Long Lake is impaired for excess nutrients, making the water green with algae in the summer. Water quality monitoring data confirms that phosphorous is the limiting nutrient and is thus the focus of our targeted reduction. BCWD looked for possible projects to remove phosphorous before it gets to Long Lake. The Oak Park Heights retail area on the south side of Hwy 36 eventually drains to Long Lake.
An opportunity was found!
Stormwater ponds work by allowing dirty rain and snow melt to first collect and let the larger sediment (with a lot of nutrients and other pollutants attached) to drop out before the cleaner water flows on to our lakes and streams. The Norell Avenue stormwater pond was built before we knew as much about stormwater ponds as we do today (and before the BCWD existed). The inlet and outlet pipes for the pond are too close to one another. This causes short circuiting, reducing the amount of time the dirty water spends in the pond. The proposed project would increased that flow path by installing a vinyl sheet piling driven into the pond bottom. Of the several options to increase flow path, this is the most feasible without decreasing pond volumes and more cost effective than relocating the inlet pipe further from the outlet pipe.
What will the project do?
The water quality model shows that the proposed project will increase the pond efficiency by 15%, removing an additional 1 ton/year of total suspended solids and 3.8 lbs/year of total phosphorous from the pond.

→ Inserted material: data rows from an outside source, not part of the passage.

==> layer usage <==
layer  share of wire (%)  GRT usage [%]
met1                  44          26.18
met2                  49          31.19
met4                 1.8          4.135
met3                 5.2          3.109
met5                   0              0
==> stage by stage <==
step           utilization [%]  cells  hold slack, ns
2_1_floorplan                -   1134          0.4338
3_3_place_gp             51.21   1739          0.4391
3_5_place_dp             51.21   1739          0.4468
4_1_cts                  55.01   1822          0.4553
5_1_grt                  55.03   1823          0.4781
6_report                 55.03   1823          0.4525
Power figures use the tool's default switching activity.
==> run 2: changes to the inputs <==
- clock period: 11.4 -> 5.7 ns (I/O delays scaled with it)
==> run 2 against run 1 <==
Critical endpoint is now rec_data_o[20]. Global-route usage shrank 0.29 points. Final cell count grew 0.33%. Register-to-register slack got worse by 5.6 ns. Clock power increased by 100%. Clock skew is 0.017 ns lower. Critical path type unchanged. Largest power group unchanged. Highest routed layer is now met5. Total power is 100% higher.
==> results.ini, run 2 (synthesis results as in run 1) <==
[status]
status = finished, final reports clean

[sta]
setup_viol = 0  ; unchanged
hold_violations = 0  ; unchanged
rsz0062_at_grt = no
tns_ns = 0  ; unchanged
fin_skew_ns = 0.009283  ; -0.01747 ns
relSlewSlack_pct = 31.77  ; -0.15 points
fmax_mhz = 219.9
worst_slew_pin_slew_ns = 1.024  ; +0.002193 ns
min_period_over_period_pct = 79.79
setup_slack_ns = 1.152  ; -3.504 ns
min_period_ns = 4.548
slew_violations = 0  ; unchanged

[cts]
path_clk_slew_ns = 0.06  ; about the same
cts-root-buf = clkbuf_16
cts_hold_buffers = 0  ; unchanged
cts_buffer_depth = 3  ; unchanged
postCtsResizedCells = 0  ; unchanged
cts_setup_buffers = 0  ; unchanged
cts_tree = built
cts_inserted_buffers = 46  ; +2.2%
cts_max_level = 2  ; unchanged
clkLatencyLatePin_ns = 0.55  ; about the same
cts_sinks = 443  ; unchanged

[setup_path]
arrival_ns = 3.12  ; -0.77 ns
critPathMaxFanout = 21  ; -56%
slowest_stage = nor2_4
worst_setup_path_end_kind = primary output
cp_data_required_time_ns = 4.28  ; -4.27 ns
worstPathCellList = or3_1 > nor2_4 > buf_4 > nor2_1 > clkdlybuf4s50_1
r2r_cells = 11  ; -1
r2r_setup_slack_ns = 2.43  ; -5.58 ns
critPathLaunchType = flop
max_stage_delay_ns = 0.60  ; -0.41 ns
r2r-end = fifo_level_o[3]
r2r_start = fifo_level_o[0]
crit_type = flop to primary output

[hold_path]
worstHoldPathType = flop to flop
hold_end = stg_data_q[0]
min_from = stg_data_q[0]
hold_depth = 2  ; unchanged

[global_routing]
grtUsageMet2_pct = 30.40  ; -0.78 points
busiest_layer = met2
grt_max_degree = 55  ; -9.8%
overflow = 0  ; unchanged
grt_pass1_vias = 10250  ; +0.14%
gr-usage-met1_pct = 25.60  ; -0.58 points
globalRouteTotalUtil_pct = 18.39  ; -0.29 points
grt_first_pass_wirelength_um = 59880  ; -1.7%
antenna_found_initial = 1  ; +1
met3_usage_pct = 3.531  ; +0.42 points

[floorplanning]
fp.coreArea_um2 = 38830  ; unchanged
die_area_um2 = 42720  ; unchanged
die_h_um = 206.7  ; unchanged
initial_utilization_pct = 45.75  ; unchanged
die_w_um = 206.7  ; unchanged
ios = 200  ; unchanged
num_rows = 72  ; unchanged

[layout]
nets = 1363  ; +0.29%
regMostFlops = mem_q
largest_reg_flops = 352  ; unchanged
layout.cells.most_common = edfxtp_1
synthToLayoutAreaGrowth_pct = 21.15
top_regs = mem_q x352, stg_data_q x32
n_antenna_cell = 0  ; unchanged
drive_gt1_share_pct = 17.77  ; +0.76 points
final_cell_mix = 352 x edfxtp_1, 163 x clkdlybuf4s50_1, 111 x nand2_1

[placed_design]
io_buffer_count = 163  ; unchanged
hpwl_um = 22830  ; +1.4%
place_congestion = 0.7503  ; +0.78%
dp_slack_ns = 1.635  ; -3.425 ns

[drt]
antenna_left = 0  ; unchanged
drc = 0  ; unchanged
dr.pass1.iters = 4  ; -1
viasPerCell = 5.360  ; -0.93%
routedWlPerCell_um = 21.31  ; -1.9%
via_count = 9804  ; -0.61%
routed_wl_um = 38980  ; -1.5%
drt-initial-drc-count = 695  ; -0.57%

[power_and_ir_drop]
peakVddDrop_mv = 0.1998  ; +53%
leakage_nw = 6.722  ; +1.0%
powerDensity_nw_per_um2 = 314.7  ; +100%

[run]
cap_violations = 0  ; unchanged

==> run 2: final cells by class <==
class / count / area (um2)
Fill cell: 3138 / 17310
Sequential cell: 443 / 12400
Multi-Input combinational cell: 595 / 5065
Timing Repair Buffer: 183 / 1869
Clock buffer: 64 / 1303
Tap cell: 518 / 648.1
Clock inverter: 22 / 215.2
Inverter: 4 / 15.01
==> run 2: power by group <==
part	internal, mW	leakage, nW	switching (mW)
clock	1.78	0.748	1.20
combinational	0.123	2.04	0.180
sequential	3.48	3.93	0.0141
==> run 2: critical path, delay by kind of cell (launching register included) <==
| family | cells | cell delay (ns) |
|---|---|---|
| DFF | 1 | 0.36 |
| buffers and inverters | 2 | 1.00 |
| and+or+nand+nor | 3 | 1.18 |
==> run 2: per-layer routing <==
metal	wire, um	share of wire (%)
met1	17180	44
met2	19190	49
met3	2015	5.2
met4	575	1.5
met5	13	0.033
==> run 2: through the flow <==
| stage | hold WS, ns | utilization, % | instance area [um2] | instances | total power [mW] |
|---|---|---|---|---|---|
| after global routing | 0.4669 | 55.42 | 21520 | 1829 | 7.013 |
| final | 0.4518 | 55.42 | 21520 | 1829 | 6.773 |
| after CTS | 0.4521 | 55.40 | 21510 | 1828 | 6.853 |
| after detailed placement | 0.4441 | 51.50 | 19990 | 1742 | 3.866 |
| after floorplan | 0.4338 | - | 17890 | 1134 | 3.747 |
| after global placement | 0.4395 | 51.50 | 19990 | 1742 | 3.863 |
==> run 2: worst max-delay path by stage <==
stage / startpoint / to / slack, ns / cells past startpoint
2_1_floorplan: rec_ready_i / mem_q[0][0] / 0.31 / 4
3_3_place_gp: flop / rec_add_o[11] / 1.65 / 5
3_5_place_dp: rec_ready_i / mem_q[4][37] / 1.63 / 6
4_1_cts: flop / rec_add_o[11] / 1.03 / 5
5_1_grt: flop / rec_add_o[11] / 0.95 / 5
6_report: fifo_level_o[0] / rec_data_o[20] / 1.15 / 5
<file path="src/rtl/mips_mc_pkg.sv">
// Shared definitions for the multicycle MIPS controller: state and opcode
// encodings, mux-select encodings and the packed control word.
package mips_mc_pkg;

    localparam int OPC_W = 6;

    typedef enum logic [3:0] {
        S_FETCH  = 4'd0,
        S_DECODE = 4'd1,
        S_MEMADR = 4'd2,
        S_MEMRD  = 4'd3,
        S_MEMWB  = 4'd4,
        S_MEMWR  = 4'd5,
        S_EXEC   = 4'd6,
        S_ALUWB  = 4'd7,
        S_BRANCH = 4'd8,
        S_JUMP   = 4'd9,
        S_ADDIEX = 4'd10,
        S_ADDIWB = 4'd11,
        S_HALT   = 4'd15
    } state_t;

    localparam logic [OPC_W-1:0] OP_RTYPE = 6'b000000;
    localparam logic [OPC_W-1:0] OP_LW    = 6'b100011;
    localparam logic [OPC_W-1:0] OP_SW    = 6'b101011;
    localparam logic [OPC_W-1:0] OP_BEQ   = 6'b000100;
    localparam logic [OPC_W-1:0] OP_J     = 6'b000010;
    localparam logic [OPC_W-1:0] OP_ADDI  = 6'b001000;

    localparam logic [1:0] ALUOP_ADD   = 2'b00;
    localparam logic [1:0] ALUOP_SUB   = 2'b01;
    localparam logic [1:0] ALUOP_FUNCT = 2'b10;

    localparam logic [1:0] PCSRC_ALU    = 2'b00;
    localparam logic [1:0] PCSRC_ALUOUT = 2'b01;
    localparam logic [1:0] PCSRC_JUMP   = 2'b10;

    localparam logic [1:0] SRCB_REG    = 2'b00;
    localparam logic [1:0] SRCB_FOUR   = 2'b01;
    localparam logic [1:0] SRCB_IMM    = 2'b10;
    localparam logic [1:0] SRCB_IMM_SH = 2'b11;

    typedef struct packed {
        logic       pc_write;
        logic       pc_write_cond;
        logic       i_or_d;
        logic       mem_read;
        logic       mem_write;
        logic       ir_write;
        logic       mem_to_reg;
        logic       alu_src_a;
        logic       reg_write;
        logic       reg_dst;
        logic [1:0] pc_source;
        logic [1:0] alu_op;
        logic [1:0] alu_src_b;
    } ctrl_t;

endpackage

</file>
<file path="src/rtl/multicycle_control_decode.sv">
// Combinational map from the current state (and mem_ready in FETCH) to the
// datapath control word. Anything not set for a state stays 0.
module multicycle_control_decode
    import mips_mc_pkg::*;
(
    input  state_t state,
    input  logic   mem_ready,
    output ctrl_t  ctrl
);

    always_comb begin
        ctrl = '0;
        case (state)
            S_FETCH: begin
                ctrl.mem_read  = 1'b1;
                ctrl.i_or_d    = 1'b0;
                ctrl.alu_src_a = 1'b0;
                ctrl.alu_src_b = SRCB_FOUR;
                ctrl.alu_op    = ALUOP_ADD;
                ctrl.pc_source = PCSRC_ALU;
                // IR load and PC+4 commit only on the cycle memory delivers
                ctrl.ir_write  = mem_ready;
                ctrl.pc_write  = mem_ready;
            end
            S_DECODE: begin
                ctrl.alu_src_a = 1'b0;
                ctrl.alu_src_b = SRCB_IMM_SH;
                ctrl.alu_op    = ALUOP_ADD;
            end
            S_MEMADR: begin
                ctrl.alu_src_a = 1'b1;
                ctrl.alu_src_b = SRCB_IMM;
                ctrl.alu_op    = ALUOP_ADD;
            end
            S_MEMRD: begin
                ctrl.mem_read = 1'b1;
                ctrl.i_or_d   = 1'b1;
            end
            S_MEMWB: begin
                ctrl.reg_write  = 1'b1;
                ctrl.mem_to_reg = 1'b1;
                ctrl.reg_dst    = 1'b0;
            end
            S_MEMWR: begin
                ctrl.mem_write = 1'b1;
                ctrl.i_or_d    = 1'b1;
            end
            S_EXEC: begin
                ctrl.alu_src_a = 1'b1;
                ctrl.alu_src_b = SRCB_REG;
                ctrl.alu_op    = ALUOP_FUNCT;
            end
            S_ALUWB: begin
                ctrl.reg_write  = 1'b1;
                ctrl.reg_dst    = 1'b1;
                ctrl.mem_to_reg = 1'b0;
            end
            S_BRANCH: begin
                ctrl.alu_src_a     = 1'b1;
                ctrl.alu_src_b     = SRCB_REG;
                ctrl.alu_op        = ALUOP_SUB;
                ctrl.pc_write_cond = 1'b1;
                ctrl.pc_source     = PCSRC_ALUOUT;
            end
            S_JUMP: begin
                ctrl.pc_write  = 1'b1;
                ctrl.pc_source = PCSRC_JUMP;
            end
            S_ADDIEX: begin
                ctrl.alu_src_a = 1'b1;
                ctrl.alu_src_b = SRCB_IMM;
                ctrl.alu_op    = ALUOP_ADD;
            end
            S_ADDIWB: begin
                ctrl.reg_write  = 1'b1;
                ctrl.reg_dst    = 1'b0;
                ctrl.mem_to_reg = 1'b0;
            end
            default: ctrl = '0;
        endcase
    end

endmodule

</file>
<file path="src/rtl/multicycle_control.sv">
// Multicycle MIPS sequencer: state register, next-state logic, sticky halt
// flag, and reset gating of all write enables.
module multicycle_control
    import mips_mc_pkg::*;
#(
    parameter int OPC_W = 6
) (
    input  logic             clk,
    input  logic             reset,
    input  logic [OPC_W-1:0] opcode,
    input  logic             zero,
    input  logic             mem_ready,
    output logic             pc_write,
    output logic             pc_write_cond,
    output logic             i_or_d,
    output logic             mem_read,
    output logic             mem_write,
    output logic             ir_write,
    output logic             mem_to_reg,
    output logic             alu_src_a,
    output logic             reg_write,
    output logic             reg_dst,
    output logic [1:0]       pc_source,
    output logic [1:0]       alu_op,
    output logic [1:0]       alu_src_b,
    output logic             pc_en,
    output logic             halted,
    output logic [3:0]       state
);

    localparam int N_WEN = 5;

    state_t state_reg;
    state_t state_next;
    logic   halted_reg;
    ctrl_t  ctrl;

    logic [N_WEN-1:0] wen_raw;
    logic [N_WEN-1:0] wen_gated;

    always_ff @(posedge clk) begin
        if (reset) begin
            state_reg  <= S_FETCH;
            halted_reg <= 1'b0;
        end else begin
            state_reg <= state_next;
            if (state_next == S_HALT) begin
                halted_reg <= 1'b1;
            end
        end
    end

    always_comb begin
        state_next = state_reg;
        case (state_reg)
            S_FETCH:  state_next = mem_ready ? S_DECODE : S_FETCH;
            S_DECODE: begin
                if (opcode == OP_RTYPE) begin
                    state_next = S_EXEC;
                end else if (opcode == OP_LW || opcode == OP_SW) begin
                    state_next = S_MEMADR;
                end else if (opcode == OP_BEQ) begin
                    state_next = S_BRANCH;
                end else if (opcode == OP_J) begin
                    state_next = S_JUMP;
                end else if (opcode == OP_ADDI) begin
                    state_next = S_ADDIEX;
                end else begin
                    state_next = S_HALT;
                end
            end
            S_MEMADR: begin
                // opcode is re-read here to pick the access direction
                if (opcode == OP_LW) begin
                    state_next = S_MEMRD;
                end else if (opcode == OP_SW) begin
                    state_next = S_MEMWR;
                end else begin
                    state_next = S_HALT;
                end
            end
            S_MEMRD:  state_next = mem_ready ? S_MEMWB : S_MEMRD;
            S_MEMWB:  state_next = S_FETCH;
            S_MEMWR:  state_next = mem_ready ? S_FETCH : S_MEMWR;
            S_EXEC:   state_next = S_ALUWB;
            S_ALUWB:  state_next = S_FETCH;
            S_BRANCH: state_next = S_FETCH;
            S_JUMP:   state_next = S_FETCH;
            S_ADDIEX: state_next = S_ADDIWB;
            S_ADDIWB: state_next = S_FETCH;
            S_HALT:   state_next = S_HALT;
            default:  state_next = S_FETCH;
        endcase
    end

    multicycle_control_decode u_decode (
        .state     (state_reg),
        .mem_ready (mem_ready),
        .ctrl      (ctrl)
    );

    // Every architectural write enable is blocked while reset is held, so an
    // aborted instruction cannot commit anything after the reset edge.
    assign wen_raw = {ctrl.pc_write, ctrl.pc_write_cond, ctrl.ir_write,
                      ctrl.mem_write, ctrl.reg_write};

    generate
        for (genvar gi = 0; gi < N_WEN; gi++) begin : g_wen
            assign wen_gated[gi] = wen_raw[gi] & ~reset;
        end
    endgenerate

    assign pc_write      = wen_gated[4];
    assign pc_write_cond = wen_gated[3];
    assign ir_write      = wen_gated[2];
    assign mem_write     = wen_gated[1];
    assign reg_write     = wen_gated[0];
    assign pc_en         = wen_gated[4] | (wen_gated[3] & zero);

    assign i_or_d     = ctrl.i_or_d;
    assign mem_read   = ctrl.mem_read;
    assign mem_to_reg = ctrl.mem_to_reg;
    assign alu_src_a  = ctrl.alu_src_a;
    assign reg_dst    = ctrl.reg_dst;
    assign pc_source  = ctrl.pc_source;
    assign alu_op     = ctrl.alu_op;
    assign alu_src_b  = ctrl.alu_src_b;

    assign halted = halted_reg;
    assign state  = state_reg;

endmodule

</file>
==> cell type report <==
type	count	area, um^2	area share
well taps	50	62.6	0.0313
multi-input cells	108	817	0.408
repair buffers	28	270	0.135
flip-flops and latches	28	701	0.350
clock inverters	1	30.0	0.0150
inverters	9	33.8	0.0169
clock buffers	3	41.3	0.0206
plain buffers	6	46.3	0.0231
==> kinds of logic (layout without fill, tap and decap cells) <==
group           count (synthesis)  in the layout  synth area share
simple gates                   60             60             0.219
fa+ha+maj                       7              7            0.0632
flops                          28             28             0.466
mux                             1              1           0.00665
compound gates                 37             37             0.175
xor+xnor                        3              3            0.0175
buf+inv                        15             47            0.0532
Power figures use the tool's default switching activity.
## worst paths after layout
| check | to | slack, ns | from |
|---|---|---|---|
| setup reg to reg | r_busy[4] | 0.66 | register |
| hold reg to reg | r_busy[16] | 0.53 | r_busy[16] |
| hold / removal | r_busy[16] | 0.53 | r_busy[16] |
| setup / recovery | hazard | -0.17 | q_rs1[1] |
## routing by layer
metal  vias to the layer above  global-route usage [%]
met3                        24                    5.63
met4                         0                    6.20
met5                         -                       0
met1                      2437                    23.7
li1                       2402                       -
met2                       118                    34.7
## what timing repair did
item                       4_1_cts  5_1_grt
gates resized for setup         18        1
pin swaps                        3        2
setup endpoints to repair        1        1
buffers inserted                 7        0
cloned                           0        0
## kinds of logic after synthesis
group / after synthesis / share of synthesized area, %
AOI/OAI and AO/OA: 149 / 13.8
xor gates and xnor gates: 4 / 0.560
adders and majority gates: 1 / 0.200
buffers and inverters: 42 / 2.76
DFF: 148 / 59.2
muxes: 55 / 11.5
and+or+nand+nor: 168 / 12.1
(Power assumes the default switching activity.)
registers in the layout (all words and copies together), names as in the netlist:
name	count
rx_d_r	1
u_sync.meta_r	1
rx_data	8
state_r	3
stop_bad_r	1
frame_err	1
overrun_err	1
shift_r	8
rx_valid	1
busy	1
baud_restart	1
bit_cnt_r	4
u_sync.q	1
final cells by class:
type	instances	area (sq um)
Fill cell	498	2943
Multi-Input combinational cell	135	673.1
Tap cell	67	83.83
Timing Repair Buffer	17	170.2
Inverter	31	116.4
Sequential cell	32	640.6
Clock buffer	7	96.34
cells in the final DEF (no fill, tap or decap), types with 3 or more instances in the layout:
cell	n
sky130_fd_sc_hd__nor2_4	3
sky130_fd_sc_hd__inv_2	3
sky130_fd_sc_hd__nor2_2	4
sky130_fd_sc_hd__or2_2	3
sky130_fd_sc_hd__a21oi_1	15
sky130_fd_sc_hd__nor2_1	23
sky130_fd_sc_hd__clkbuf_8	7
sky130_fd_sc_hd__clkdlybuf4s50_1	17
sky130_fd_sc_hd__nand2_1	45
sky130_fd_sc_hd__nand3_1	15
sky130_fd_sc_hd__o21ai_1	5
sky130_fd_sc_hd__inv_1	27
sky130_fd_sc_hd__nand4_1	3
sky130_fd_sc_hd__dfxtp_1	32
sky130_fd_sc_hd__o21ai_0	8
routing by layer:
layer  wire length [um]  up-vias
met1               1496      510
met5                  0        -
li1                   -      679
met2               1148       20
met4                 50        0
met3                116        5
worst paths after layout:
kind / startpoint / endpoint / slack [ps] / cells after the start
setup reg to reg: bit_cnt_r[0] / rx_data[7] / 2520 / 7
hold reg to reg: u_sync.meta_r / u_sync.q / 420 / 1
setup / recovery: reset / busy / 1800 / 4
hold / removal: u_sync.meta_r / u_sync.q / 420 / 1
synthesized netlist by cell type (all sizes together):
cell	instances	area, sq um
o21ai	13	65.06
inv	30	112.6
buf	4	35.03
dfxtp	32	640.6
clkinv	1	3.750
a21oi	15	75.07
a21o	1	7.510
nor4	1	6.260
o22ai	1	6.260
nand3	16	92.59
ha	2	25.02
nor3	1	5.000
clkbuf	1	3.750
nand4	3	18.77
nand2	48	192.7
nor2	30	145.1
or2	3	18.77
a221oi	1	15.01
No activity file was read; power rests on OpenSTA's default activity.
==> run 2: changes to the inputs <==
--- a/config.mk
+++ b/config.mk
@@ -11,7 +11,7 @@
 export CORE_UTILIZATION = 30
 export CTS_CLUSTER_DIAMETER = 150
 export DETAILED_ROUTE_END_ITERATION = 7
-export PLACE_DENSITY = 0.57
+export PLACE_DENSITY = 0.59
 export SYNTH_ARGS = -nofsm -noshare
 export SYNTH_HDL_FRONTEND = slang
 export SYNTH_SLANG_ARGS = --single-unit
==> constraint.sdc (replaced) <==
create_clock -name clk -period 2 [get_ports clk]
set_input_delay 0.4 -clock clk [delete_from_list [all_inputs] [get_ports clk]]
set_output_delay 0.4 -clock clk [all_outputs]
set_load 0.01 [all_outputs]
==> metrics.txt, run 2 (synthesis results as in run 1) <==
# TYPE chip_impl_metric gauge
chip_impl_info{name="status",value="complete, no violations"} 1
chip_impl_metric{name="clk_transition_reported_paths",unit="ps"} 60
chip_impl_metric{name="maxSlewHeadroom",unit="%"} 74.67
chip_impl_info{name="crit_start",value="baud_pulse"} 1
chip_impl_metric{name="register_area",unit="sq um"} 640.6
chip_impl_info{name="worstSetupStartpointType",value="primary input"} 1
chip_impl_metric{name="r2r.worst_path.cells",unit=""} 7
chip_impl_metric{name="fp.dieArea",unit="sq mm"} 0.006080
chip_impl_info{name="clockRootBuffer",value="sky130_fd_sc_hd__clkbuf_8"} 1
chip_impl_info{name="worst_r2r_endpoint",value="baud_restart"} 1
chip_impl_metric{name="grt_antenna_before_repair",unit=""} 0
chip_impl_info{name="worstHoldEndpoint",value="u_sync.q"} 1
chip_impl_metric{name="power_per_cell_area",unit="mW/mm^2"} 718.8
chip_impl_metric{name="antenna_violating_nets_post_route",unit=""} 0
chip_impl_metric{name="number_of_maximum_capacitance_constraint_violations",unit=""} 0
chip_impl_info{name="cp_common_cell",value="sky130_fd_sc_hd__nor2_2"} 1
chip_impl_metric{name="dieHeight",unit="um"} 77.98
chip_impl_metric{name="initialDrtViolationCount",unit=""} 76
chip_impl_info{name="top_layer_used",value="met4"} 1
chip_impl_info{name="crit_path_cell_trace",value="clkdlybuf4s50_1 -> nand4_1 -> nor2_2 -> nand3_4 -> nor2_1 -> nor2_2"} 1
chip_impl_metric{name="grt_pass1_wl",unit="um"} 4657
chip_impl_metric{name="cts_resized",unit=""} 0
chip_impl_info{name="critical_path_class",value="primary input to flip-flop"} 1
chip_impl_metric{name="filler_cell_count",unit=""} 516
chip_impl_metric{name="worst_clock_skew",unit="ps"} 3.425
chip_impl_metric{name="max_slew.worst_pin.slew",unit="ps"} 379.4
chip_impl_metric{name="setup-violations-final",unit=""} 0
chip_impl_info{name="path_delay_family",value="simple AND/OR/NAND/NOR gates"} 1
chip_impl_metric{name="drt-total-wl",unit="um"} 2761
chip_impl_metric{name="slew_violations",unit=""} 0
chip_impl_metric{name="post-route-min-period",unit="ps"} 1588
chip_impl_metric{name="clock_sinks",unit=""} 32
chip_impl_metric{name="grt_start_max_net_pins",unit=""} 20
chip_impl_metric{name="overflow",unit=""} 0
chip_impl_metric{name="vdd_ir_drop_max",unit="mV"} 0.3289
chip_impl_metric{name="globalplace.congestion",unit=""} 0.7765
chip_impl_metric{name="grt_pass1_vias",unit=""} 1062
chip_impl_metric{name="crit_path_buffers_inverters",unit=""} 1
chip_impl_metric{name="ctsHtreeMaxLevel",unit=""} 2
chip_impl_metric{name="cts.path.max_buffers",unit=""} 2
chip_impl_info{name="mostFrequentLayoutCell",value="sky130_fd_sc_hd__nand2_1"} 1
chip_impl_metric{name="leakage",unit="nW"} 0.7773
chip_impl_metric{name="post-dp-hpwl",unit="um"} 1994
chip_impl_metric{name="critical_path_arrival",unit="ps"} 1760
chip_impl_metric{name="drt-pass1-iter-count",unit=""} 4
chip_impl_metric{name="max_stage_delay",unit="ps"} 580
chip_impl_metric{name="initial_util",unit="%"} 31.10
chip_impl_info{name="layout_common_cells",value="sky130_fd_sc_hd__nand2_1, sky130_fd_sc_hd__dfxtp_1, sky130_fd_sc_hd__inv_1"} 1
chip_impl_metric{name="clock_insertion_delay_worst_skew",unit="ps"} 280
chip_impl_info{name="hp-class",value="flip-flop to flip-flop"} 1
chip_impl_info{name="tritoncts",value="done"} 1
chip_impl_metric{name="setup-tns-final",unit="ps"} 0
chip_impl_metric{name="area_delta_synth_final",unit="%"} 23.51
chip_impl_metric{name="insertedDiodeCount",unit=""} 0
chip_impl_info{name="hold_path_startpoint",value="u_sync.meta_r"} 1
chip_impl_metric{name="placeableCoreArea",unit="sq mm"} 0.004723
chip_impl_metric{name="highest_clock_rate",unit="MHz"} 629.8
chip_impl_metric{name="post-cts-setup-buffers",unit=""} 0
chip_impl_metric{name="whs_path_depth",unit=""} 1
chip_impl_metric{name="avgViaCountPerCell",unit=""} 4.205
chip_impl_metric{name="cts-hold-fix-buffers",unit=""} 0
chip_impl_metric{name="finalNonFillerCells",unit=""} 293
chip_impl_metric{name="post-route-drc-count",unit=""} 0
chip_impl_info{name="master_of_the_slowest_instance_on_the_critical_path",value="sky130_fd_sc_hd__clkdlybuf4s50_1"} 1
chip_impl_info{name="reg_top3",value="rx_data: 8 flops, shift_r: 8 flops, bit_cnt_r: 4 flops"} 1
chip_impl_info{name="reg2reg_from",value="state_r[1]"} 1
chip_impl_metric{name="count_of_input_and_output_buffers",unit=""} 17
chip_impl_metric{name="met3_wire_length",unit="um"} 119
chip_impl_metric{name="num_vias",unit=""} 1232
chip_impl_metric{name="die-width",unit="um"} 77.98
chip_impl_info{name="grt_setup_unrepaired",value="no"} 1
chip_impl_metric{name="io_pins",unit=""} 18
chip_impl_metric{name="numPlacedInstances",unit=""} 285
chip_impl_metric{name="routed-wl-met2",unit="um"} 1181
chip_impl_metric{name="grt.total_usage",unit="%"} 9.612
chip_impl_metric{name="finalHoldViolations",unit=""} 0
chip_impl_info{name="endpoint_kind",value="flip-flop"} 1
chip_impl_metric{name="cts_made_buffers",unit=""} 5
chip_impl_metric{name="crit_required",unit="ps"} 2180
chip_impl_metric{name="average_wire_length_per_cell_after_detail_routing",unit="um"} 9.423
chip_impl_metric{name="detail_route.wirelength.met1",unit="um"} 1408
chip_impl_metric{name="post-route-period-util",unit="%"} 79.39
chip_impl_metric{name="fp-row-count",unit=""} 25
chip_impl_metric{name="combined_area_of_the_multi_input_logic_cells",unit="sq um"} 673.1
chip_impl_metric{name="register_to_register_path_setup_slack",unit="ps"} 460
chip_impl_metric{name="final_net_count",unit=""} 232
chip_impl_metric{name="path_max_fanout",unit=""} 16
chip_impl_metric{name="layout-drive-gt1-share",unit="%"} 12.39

This pond is a part of a larger regional treatment train and the model shows that this one small project would still have a notable reductions within Long Lake of 200 lbs/year TSS and 1.2 lbs/year TP and increases efficiency of the entire system. As a part of the overall feasibility study, BCWD will also be working with a private business to better maintain their pond that has significantly reduced volumes, and discuss their willingness to participate in the project. This may increase the project benefits to 6.8 lbs/year TP reduction at Long Lake. This is all a big deal for Long Lake when you consider that 1 pound of phosphorous can grow about 300 pounds of algae!